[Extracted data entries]
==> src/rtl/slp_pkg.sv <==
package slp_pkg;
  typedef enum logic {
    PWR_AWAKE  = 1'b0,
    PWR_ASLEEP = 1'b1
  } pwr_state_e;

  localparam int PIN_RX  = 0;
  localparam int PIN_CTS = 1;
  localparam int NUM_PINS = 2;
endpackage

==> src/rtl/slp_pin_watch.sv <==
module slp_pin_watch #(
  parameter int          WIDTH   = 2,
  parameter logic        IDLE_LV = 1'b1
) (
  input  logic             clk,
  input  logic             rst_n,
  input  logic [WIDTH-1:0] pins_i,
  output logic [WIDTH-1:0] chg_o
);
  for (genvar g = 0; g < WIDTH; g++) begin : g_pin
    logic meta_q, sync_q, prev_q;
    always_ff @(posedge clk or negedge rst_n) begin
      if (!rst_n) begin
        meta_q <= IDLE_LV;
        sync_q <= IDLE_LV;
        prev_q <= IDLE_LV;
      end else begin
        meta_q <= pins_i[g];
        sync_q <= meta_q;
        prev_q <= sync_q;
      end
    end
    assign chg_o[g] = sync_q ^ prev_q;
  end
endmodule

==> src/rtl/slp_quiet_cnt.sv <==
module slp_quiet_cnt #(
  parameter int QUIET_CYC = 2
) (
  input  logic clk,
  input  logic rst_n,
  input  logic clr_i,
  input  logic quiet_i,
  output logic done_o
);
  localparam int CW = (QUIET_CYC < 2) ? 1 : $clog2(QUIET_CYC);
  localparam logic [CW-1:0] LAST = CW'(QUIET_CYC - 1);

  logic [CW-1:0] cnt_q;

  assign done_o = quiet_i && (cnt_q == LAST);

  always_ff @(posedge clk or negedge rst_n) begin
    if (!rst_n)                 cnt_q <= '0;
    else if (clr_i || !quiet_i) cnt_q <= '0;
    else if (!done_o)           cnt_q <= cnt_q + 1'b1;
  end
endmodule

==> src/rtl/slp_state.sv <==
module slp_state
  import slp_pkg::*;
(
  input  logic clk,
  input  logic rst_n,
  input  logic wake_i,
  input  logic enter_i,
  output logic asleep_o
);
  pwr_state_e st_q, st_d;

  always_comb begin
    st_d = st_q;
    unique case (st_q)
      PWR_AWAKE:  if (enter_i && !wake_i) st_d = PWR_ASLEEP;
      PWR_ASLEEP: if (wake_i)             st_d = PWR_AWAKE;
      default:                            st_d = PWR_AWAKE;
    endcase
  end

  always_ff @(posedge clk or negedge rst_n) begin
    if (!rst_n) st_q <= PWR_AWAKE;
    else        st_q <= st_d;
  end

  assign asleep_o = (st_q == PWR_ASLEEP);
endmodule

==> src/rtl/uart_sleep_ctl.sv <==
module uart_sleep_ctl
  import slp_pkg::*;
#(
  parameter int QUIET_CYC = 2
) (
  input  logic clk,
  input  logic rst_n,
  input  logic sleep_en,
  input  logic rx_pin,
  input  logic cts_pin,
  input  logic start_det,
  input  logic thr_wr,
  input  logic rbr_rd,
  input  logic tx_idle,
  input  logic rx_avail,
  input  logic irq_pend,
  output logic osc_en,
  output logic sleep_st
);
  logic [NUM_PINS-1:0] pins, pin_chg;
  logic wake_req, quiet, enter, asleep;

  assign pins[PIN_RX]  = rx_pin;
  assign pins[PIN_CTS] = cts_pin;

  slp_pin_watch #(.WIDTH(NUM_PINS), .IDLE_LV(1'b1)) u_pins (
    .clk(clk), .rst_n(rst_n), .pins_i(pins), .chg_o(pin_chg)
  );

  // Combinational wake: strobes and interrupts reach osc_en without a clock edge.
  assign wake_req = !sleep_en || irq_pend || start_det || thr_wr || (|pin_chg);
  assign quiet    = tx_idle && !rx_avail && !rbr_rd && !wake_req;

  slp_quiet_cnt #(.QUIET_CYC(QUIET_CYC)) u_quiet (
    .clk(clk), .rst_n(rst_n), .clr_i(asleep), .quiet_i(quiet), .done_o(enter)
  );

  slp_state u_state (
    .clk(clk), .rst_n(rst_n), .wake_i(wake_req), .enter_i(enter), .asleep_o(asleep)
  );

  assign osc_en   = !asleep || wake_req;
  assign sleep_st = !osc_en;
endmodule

- _Prompt_: Beginning at the line with "prev_q <= sync_q;" and ending at the line with "assign done_o = quiet_i && (cnt_q == LAST);", reproduce each line of the data above exactly, and add no other lines.

- _Answer to the problem_:
        prev_q <= sync_q;
      end
    end
    assign chg_o[g] = sync_q ^ prev_q;
  end
endmodule

==> src/rtl/slp_quiet_cnt.sv <==
module slp_quiet_cnt #(
  parameter int QUIET_CYC = 2
) (
  input  logic clk,
  input  logic rst_n,
  input  logic clr_i,
  input  logic quiet_i,
  output logic done_o
);
  localparam int CW = (QUIET_CYC < 2) ? 1 : $clog2(QUIET_CYC);
  localparam logic [CW-1:0] LAST = CW'(QUIET_CYC - 1);

  logic [CW-1:0] cnt_q;

  assign done_o = quiet_i && (cnt_q == LAST);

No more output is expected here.